For a full video workout with more moves like these, be sure to check out our “Yoga Stretch for Beginners and Beyond” DVD, which features two complete 30-minute a.m. and p.m. practices. There is a relaxing flows designed to help deeply stretch and release tight and sore muscles, and an energizing flow designed to build a foundation of strength and stamina.

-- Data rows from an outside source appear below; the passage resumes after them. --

<file path="src/rtl/msi_remap_pkg.sv">
package msi_remap_pkg;
  typedef enum logic [1:0] {ST_OK = 2'b00, ST_ABORT = 2'b01, ST_HWERR = 2'b10} remap_status_e;
  typedef enum logic [2:0] {CL_VECTORED, CL_NMI, CL_INIT, CL_EXTINT, CL_LINT0, CL_LINT1, CL_BLOCKED} msg_class_e;
  typedef enum logic [1:0] {IC_ABORT = 2'b00, IC_PASS = 2'b01, IC_REMAP = 2'b10, IC_RSVD = 2'b11} int_ctl_e;
  typedef enum logic [1:0] {S_IDLE, S_DT, S_EVAL, S_MEM} fsm_state_e;

  localparam int CTL_VALID   = 0;
  localparam int CTL_IC_LO   = 1;
  localparam int CTL_SIZE_LO = 3;
  localparam int CTL_SIZE_W  = 4;
  localparam int CTL_NMI     = 7;
  localparam int CTL_INIT    = 8;
  localparam int CTL_EXTINT  = 9;
  localparam int CTL_LINT0   = 10;
  localparam int CTL_LINT1   = 11;
  localparam int CTL_ROOT_LO = 32;
  localparam int TYPE_LO     = 8;
  localparam logic [11:0] LAPIC_TOP = 12'hFEE;
endpackage

</file>
<file path="src/rtl/msi_class_decode.sv">
module msi_class_decode
  import msi_remap_pkg::*;
(
  input  logic [2:0] msg_type,
  input  logic [1:0] lint_sel,
  output msg_class_e cls
);
  always_comb begin
    cls = CL_BLOCKED;
    unique case (lint_sel)
      2'b01: cls = CL_LINT0;
      2'b10: cls = CL_LINT1;
      2'b11: cls = CL_BLOCKED;
      default: begin
        unique case (msg_type)
          3'b000, 3'b001: cls = CL_VECTORED;
          3'b100:         cls = CL_NMI;
          3'b101:         cls = CL_INIT;
          3'b111:         cls = CL_EXTINT;
          default:        cls = CL_BLOCKED;
        endcase
      end
    endcase
  end
endmodule

</file>
<file path="src/rtl/msi_index_check.sv">
module msi_index_check #(
  parameter int IDX_W  = 8,
  parameter int SIZE_W = 4
) (
  input  logic [IDX_W-1:0]  idx,
  input  logic [SIZE_W-1:0] size_n,
  output logic              in_range,
  output logic [IDX_W+1:0]  byte_off
);
  localparam logic [SIZE_W-1:0] FULL_N = SIZE_W'(IDX_W);

  always_comb begin
    byte_off = {idx, 2'b00};
    if (size_n >= FULL_N) in_range = 1'b1;
    else                  in_range = ((idx >> size_n) == '0);
  end

  always_comb begin
    if (size_n == '0) assert (in_range == (idx == '0)) else $error("assert_size_zero_R3");
  end
endmodule

</file>
<file path="src/rtl/msi_entry_build.sv">
module msi_entry_build
  import msi_remap_pkg::*;
(
  input  logic [31:0] entry,
  output logic        enabled,
  output logic [31:0] new_addr,
  output logic [31:0] new_data
);
  logic unused_entry_bits;
  assign unused_entry_bits = ^{entry[31:24], entry[7], entry[1]};

  always_comb begin
    enabled  = entry[0];
    new_addr = {LAPIC_TOP, entry[15:8], 8'h00, entry[5], entry[6], 2'b00};
    new_data = {21'h0, entry[4:2], entry[23:16]};
  end
endmodule

</file>
<file path="src/rtl/msi_remap_unit.sv">
module msi_remap_unit
  import msi_remap_pkg::*;
#(
  parameter int IDX_W  = 8,
  parameter int ADDR_W = 32
) (
  input  logic              clk,
  input  logic              rst_n,
  input  logic              req_valid,
  output logic              req_ready,
  input  logic [31:0]       req_addr,
  input  logic [31:0]       req_data,
  input  logic [15:0]       req_rid,
  input  logic [1:0]        lint_sel,
  output logic              dt_rd_en,
  output logic [15:0]       dt_rd_idx,
  input  logic [63:0]       dt_rd_word,
  output logic              mem_rd_en,
  output logic [ADDR_W-1:0] mem_rd_addr,
  input  logic              mem_rd_valid,
  input  logic [31:0]       mem_rd_data,
  input  logic              mem_rd_err,
  output logic              done,
  output logic [1:0]        status,
  output logic [31:0]       out_addr,
  output logic [31:0]       out_data
);
  localparam int OFF_W = IDX_W + 2;

  fsm_state_e    state_q, state_d;
  logic [31:0]   raddr_q, rdata_q;
  logic [15:0]   rid_q;
  logic [1:0]    lint_q;
  logic [ADDR_W-1:0] maddr_q, maddr_d;
  logic          done_q;
  remap_status_e st_q, st_d;
  logic [31:0]   oaddr_q, odata_q, oaddr_d, odata_d;
  logic          load_req, fin, go_mem;

  msg_class_e        cls;
  logic              in_range;
  logic [OFF_W-1:0]  byte_off;
  logic              ent_en;
  logic [31:0]       ent_addr, ent_data;
  int_ctl_e          ic;
  logic unused_ctl_bits;
  assign unused_ctl_bits = ^dt_rd_word[31:12];

  msi_class_decode u_decode (
    .msg_type (rdata_q[TYPE_LO+2:TYPE_LO]),
    .lint_sel (lint_q),
    .cls      (cls)
  );

  msi_index_check #(.IDX_W(IDX_W), .SIZE_W(CTL_SIZE_W)) u_range (
    .idx      (rdata_q[IDX_W-1:0]),
    .size_n   (dt_rd_word[CTL_SIZE_LO+CTL_SIZE_W-1:CTL_SIZE_LO]),
    .in_range (in_range),
    .byte_off (byte_off)
  );

  msi_entry_build u_build (
    .entry    (mem_rd_data),
    .enabled  (ent_en),
    .new_addr (ent_addr),
    .new_data (ent_data)
  );

  assign ic = int_ctl_e'(dt_rd_word[CTL_IC_LO+1:CTL_IC_LO]);

  // next-state and result selection
  always_comb begin
    state_d  = state_q;
    fin      = 1'b0;
    go_mem   = 1'b0;
    st_d     = ST_OK;
    oaddr_d  = raddr_q;
    odata_d  = rdata_q;
    maddr_d  = dt_rd_word[CTL_ROOT_LO+ADDR_W-1:CTL_ROOT_LO] + ADDR_W'(byte_off);
    load_req = 1'b0;
    unique case (state_q)
      S_IDLE: begin
        if (req_valid) begin
          load_req = 1'b1;
          state_d  = S_DT;
        end
      end
      S_DT: state_d = S_EVAL;
      S_EVAL: begin
        if (!dt_rd_word[CTL_VALID]) begin
          fin = 1'b1;
        end else begin
          unique case (cls)
            CL_VECTORED: begin
              if (ic == IC_PASS)                 fin = 1'b1;
              else if (ic == IC_REMAP && in_range) go_mem = 1'b1;
              else begin fin = 1'b1; st_d = ST_ABORT; end
            end
            CL_NMI:    begin fin = 1'b1; if (!dt_rd_word[CTL_NMI])    st_d = ST_ABORT; end
            CL_INIT:   begin fin = 1'b1; if (!dt_rd_word[CTL_INIT])   st_d = ST_ABORT; end
            CL_EXTINT: begin fin = 1'b1; if (!dt_rd_word[CTL_EXTINT]) st_d = ST_ABORT; end
            CL_LINT0:  begin fin = 1'b1; if (!dt_rd_word[CTL_LINT0])  st_d = ST_ABORT; end
            CL_LINT1:  begin fin = 1'b1; if (!dt_rd_word[CTL_LINT1])  st_d = ST_ABORT; end
            default:   begin fin = 1'b1; st_d = ST_ABORT; end
          endcase
        end
        state_d = go_mem ? S_MEM : S_IDLE;
      end
      S_MEM: begin
        if (mem_rd_valid) begin
          fin     = 1'b1;
          state_d = S_IDLE;
          if (mem_rd_err)   st_d = ST_HWERR;
          else if (!ent_en) st_d = ST_ABORT;
          else begin
            oaddr_d = ent_addr;
            odata_d = ent_data;
          end
        end
      end
      default: state_d = S_IDLE;
    endcase
    if (st_d != ST_OK) begin
      oaddr_d = '0;
      odata_d = '0;
    end
  end

  always_ff @(posedge clk or negedge rst_n) begin
    if (!rst_n) begin
      state_q <= S_IDLE;
      raddr_q <= '0;
      rdata_q <= '0;
      rid_q   <= '0;
      lint_q  <= '0;
      maddr_q <= '0;
      done_q  <= 1'b0;
      st_q    <= ST_OK;
      oaddr_q <= '0;
      odata_q <= '0;
    end else begin
      state_q <= state_d;
      done_q  <= fin;
      if (load_req) begin
        raddr_q <= req_addr;
        rdata_q <= req_data;
        rid_q   <= req_rid;
        lint_q  <= lint_sel;
      end
      if (go_mem) maddr_q <= maddr_d;
      if (fin) begin
        st_q    <= st_d;
        oaddr_q <= oaddr_d;
        odata_q <= odata_d;
      end
    end
  end

  assign req_ready   = (state_q == S_IDLE);
  assign dt_rd_en    = (state_q == S_DT);
  assign dt_rd_idx   = rid_q;
  assign mem_rd_en   = (state_q == S_MEM);
  assign mem_rd_addr = maddr_q;
  assign done        = done_q;
  assign status      = st_q;
  assign out_addr    = oaddr_q;
  assign out_data    = odata_q;

  assert_done_pulse_R11: assert property (@(posedge clk) disable iff (!rst_n)
    done |=> !done);
  assert_accept_busy_R11: assert property (@(posedge clk) disable iff (!rst_n)
    (req_valid && req_ready) |=> !req_ready);
  assert_hwerr_source_R10: assert property (@(posedge clk) disable iff (!rst_n)
    (done && status == ST_HWERR) |-> $past(mem_rd_valid && mem_rd_err));
  assert_abort_zero_R5: assert property (@(posedge clk) disable iff (!rst_n)
    (done && status != ST_OK) |-> (out_addr == 32'h0 && out_data == 32'h0));
  assert_read_needs_valid_R1: assert property (@(posedge clk) disable iff (!rst_n)
    $rose(mem_rd_en) |-> $past(dt_rd_word[CTL_VALID]));
  assert_remap_base_R6: assert property (@(posedge clk) disable iff (!rst_n)
    (done && status == ST_OK && $past(mem_rd_en)) |-> out_addr[31:20] == LAPIC_TOP);
endmodule

</file>
<file path="config.mk">
export PLATFORM = sky130hd
export DESIGN_NAME = msi_remap_unit
export DESIGN_NICKNAME = d
export VERILOG_FILES = /design/src/rtl/msi_remap_pkg.sv /design/src/rtl/msi_class_decode.sv /design/src/rtl/msi_index_check.sv /design/src/rtl/msi_entry_build.sv /design/src/rtl/msi_remap_unit.sv
export SDC_FILE = /design/constraint.sdc
export NUM_CORES = 1
export LEC_CHECK = 0
export BUFFER_PORTS_ARGS = -buffer_cell sky130_fd_sc_hd__buf_2
export CAP_MARGIN = 20
export CORE_ASPECT_RATIO = 1.1
export CORE_MARGIN = 3
export CORE_UTILIZATION = 45
export CTS_CLUSTER_SIZE = 8
export DETAILED_ROUTE_END_ITERATION = 10
export GPL_TIMING_DRIVEN = 0
export PLACE_DENSITY_LB_ADDON = 0.08
export SLEW_MARGIN = 25
export SYNTH_ARGS = -nofsm -noshare
export SYNTH_HDL_FRONTEND = slang
export SYNTH_SLANG_ARGS = --single-unit
</file>
<file path="constraint.sdc">
create_clock -name clk -period 6.3 [get_ports clk]
set_input_delay 1.26 -clock clk [delete_from_list [all_inputs] [get_ports clk]]
set_output_delay 1.26 -clock clk [all_outputs]
set_load 0.01 [all_outputs]
</file>
==> qor.csv <==
metric;value;unit
status;completed;
CP max-delay cell;o41a_1;
CP Capture Type;flip-flop;
total negative slack;0;ns
DRC Markers;0;
RSZ-0062 raised after global routing;no;
#FFs+latches synth;183;
Total Routing Usage GR;21.5;%
Tcrit/Tclk final;47.3;%
first-pass GRT wire length;34200;um
final antenna-violating net count;0;
CP arrival;3.33;ns
worst hold path type;flip-flop to flip-flop;
Vias/cell;5.09;
Worst Reg2Reg Path Length in Cells;6;
Critical Path Max Stage Delay;0.50;ns
CTS max path bufs;2;
crit path kind;input port to flip-flop;
Filler cells;1610;
P per Cell Area;465;mW/mm2
GRT overflow;0;
port buffer count;270;
die area;0.0206;mm2
global placement routability congestion;0.844;
Vias;6487;
row count;52;
clock-pin slew on the worst setup and hold paths;0.07;ns
Cell variety after synth;45;
Post-CTS Setup Inserts;0;
area of the multi-input gates;0.00362;mm2
top post-synthesis cells by area;dfrtp_1 (54%), mux2_2 (12%), o31ai_2 (7.4%);
Post-synth ARST share;100;%
post-layout util;58.6;%
final setup violating endpoints;0;
Initial Utilization;46.0;%
max cap viols;0;
Seq/Total Area, Yosys;53.9;%
core area;0.0185;mm2
placed standard-cell area;0.0102;mm2
largest net degree at the start of global routing;92;
Die X;137;um
Avg Cell Area, Syn;11.7;um2
Post-synth top flop;dfrtp_1;
crit-path max FO;10;
post-layout worst setup margin;3.32;ns
Tmin final;2.98;ns
Ys Warns;0;
Hold WS;0.472;ns
H-tree depth;4;
share of Yosys cell area claimed by the top area cell type;53.9;%
Setup WS pre-CTS;2.80;ns
Worst VDD drop;0.219;mV
register area;0.00458;mm2
fmax;336;MHz
Slew HR;43.7;%
Post-synth EDFFs;0;
FF-to-FF Start;state_q[1];
# hold bufs at CTS;0;
fin nets;1208;
post-CTS sizing;0;
clk_skew;0.00976;ns
initial antenna violation count;3;
Hold Path Origin;out_addr[24];
vias in the first global route;6617;
crit start category;input port;
worst skew pair latency;0.44;ns
synthesized net count;917;
Initial DRC Count;263;
Final Max Slew Viols;0;
commonest cells after routing, fill and taps aside;buf_2 (276), dfrtp_1 (183), nand2_1 (111), mux2_2 (88), o31ai_2 (50);
worst hold stages;2;
worst-path cell chain;buf_2 > and4bb_1 > a211oi_1 > o41a_1 > o221ai_2 > buf_2 > clkbuf_1 > nand2_1 > o31ai_2;
Hold Crit Endpoint;out_addr[24];
area leader, netlist;dfrtp_1;
total routed wirelength;21900;um
Final Hold Fails;0;
Worst path most repeated cell;buf_2;
clk sinks;183;
reg-to-reg critical path endpoint;raddr_q[31];
Design Area, Final;0.0108;mm2
TritonCTS buffer count;17;
routed len/inst;17.2;um
I/O pin cnt;301;
Reg2Reg Setup Slack;3.52;ns
proportion of layout cells with a drive suffix above 1;45.1;%
1st-pass router iterations;4;
Slew @ Worst Pin;0.844;ns
TritonCTS clock tree;built;
most common cell after layout, fill and taps aside;buf_2;
Critical Path RT;6.65;ns
synthesized instance count;725;
Area Growth Syn to Fin;27.4;%
CTS root buf;clkbuf_16;
Synth Cell Area;0.00850;mm2
Die Span Y;150;um
static leakage;5.26;nW
post-DP HPWL;16400;um
[flip-flops by register name (all words and copies together), names as in the netlist, 2 cells and up]
| signal | count |
|---|---|
| out_addr | 32 |
| out_data | 32 |
| mem_rd_addr | 32 |
| state_q | 2 |
| rdata_q | 32 |
| raddr_q | 32 |
| dt_rd_idx | 16 |
| status | 2 |
| lint_q | 2 |
[metrics by stage]
stage          std cells  power, W
2_1_floorplan        725   0.00328
3_3_place_gp        1238   0.00393
3_5_place_dp        1240   0.00399
4_1_cts             1272   0.00509
5_1_grt             1274   0.00539
6_report            1274   0.00504
[kinds of logic (layout without fill, tap and decap cells)]
| logic type | Yosys count | count (layout) | synth area share, % |
|---|---|---|---|
| AO/OA/AOI/OAI | 128 | 128 | 13.2 |
| buffers and inverters | 60 | 364 | 3.59 |
| XOR/XNOR | 29 | 29 | 2.99 |
| multiplexers | 111 | 111 | 14.4 |
| flip-flops | 183 | 183 | 53.9 |
| other | 0 | 2 | 0 |
| AND/OR/NAND/NOR | 205 | 205 | 10.6 |
| adder cells (fa/ha/maj) | 9 | 9 | 1.41 |
[power by group]
part / total (W) / internal, W / switching (W) / leakage [nW]
clock: 0.00110 / 0.000609 / 0.000489 / 0.287
combinational: 0.00195 / 0.000913 / 0.00104 / 2.71
sequential: 0.00198 / 0.00168 / 0.000300 / 2.27
total: 0.00504 / 0.00321 / 0.00183 / 5.26
[worst max path at each step]
stage / cells after the start / end / from
finish: 9 / out_addr[21] / dt_rd_word[5]
global route: 9 / out_addr[20] / dt_rd_word[5]
CTS: 6 / raddr_q[25] / req_valid
detailed placement: 6 / raddr_q[21] / req_valid
global placement: 1 / out_data[20] / rst_n
floorplan: 9 / mem_rd_addr[18] / dt_rd_word[34]
[cells in the mapped netlist, types with 2 or more instances]
cell / n
xnor2_1: 25
and3_1: 5
o21ai_0: 7
or3_1: 2
dfrtp_1: 183
nand3_1: 10
buf_1: 9
nor3b_1: 5
nor2_1: 44
o31ai_1: 15
nor3_1: 9
a31oi_1: 4
o31ai_2: 50
buf_4: 9
and2_1: 2
a21o_1: 5
buf_2: 7
buf_6: 5
xor2_1: 4
nand2_1: 111
nor4_1: 3
a21oi_1: 33
o21bai_1: 3
nor4b_1: 2
mux2_2: 88
ha_1: 8
nor2b_1: 5
nand2b_1: 3
o21a_1: 2
clkbuf_1: 16
inv_1: 14
mux2i_1: 23
a211oi_1: 2
[critical path, delay by kind of cell]
kind                   cells  cell delay, ns
AO/OA/AOI/OAI              4            0.88
AND/OR/NAND/NOR            2            0.33
buffers and inverters      3            0.84
[area by class of cell]
type                    instances  share of cell area, %
flip-flops and latches        183                   42.3
multi-input cells             482                   33.4
repair buffers                272                   13.1
clock buffers                  19                   4.09
well taps                     243                   2.81
plain buffers                  46                   2.33
clock inverters                13                   1.48
inverters                      14                  0.485
diodes                          2                 0.0462
[per-layer routing]
layer  global-route usage, %  vias up  wire length [um]
li1                        -     3120                 -
met1                    27.0     3166              9210
met2                    35.9      175             10800
met3                    6.78       24              1580
met4                    5.64        2               306
met5                       0        -                 7
Power figures use the tool's default switching activity.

7 Stress-Reducing Stretches
Stress Shake Off
Stand with your feet hip-width apart, knees soft. Bend your elbows and begin to shake hands from the wrists as quickly as possible. Imagine literally “shaking off” your stress, breathing deeply while you continue to shake your hands for 30-60 seconds. Stop suddenly, observing the tingling in your hands after you finish moving.
Side Stretch
With feet hip-width apart and knees soft, take a deep breath in and extend arms overhead, palms facing in.
Exhale and lower your right arm, reaching the fingertips towards the outside of your right knee, and looking up to your left hand.
That’s one rep. Repeat on the opposite side. Do 10 alternating reps total.
Chi Circles
With feet hip-width apart and knees soft, take a deep breath in and swing arms in front of your body, bringing palms together.
Continuing with the momentum of the swing, raise the arms overhead with palms still pressed together and elbows bent, dropping hands behind your head.
Exhale fully and swing your arms down and back, separating the hands as the arms swing behind the body.
Repeat, using your breath to guide the speed of your movement. Aim to breathe deeper each time for 10 reps total.
Supported Forward Fold
Begin seated on pillow (or folded blanket). Extend your left leg in front of the body, bending the right knee to the side, and drawing heel in as close to body as is comfortable for your knee. Take a deep breath in, sitting up tall and extending both arms overhead.
Hinge forward from the hips, and bring the chest over the left thigh, reaching hands towards the leg or foot.
Fold forward to your own degree, placing hands on thigh, shin or, if you can reach, hold on to your flexed foot for a deeper stretch. Hold for 30-60 seconds, breathing deeply; repeat on opposite side.
Kneeling Hip Flexor Stretch
Begin kneeling on top of pillow (or folded blanket), and take a big step forward with your right foot, lining up the bent knee over the heel and placing hands on top of the right thigh.
Slowly shift weight forward into the right leg and lower hips towards the floor, leaving little to no pressure on the back knee. Hold for 30-60 seconds and then move right into the next pose before switching legs.
Half Split with Foot Stretch
From the hip flexor stretch, slowly walk both hands to the floor on either side of the right foot, coming up onto your fingertips for support. Gently shift your weight into the back leg to straighten the front leg to your own degree (just extend leg as much as is possible for you), keeping hips square and flexing the foot.
If you feel ready for a little more, try releasing the toes to the floor and using your left hand to press toes towards the ground, gently stretching across the top of the foot.
Hold for 30-60 seconds and then slowly switch legs to repeat full series from the hip flexor stretch on the opposite side.
Half Pigeon
Lie face up with the knees bent and feet flat. Bend your right knee and cross the right ankle over the left thigh, opening the right knee out to the side as much as possible.
If your hips are very tight, hold this position. If you are able, lift the left foot off the floor and draw your knees in towards the chest, reaching under the left thigh to pull your legs in closer towards the body.
If you want to deepen the stretch even further, try placing your hands on top of the left shin. Hold for 30-60 seconds, breathing deeply; repeat on opposite side.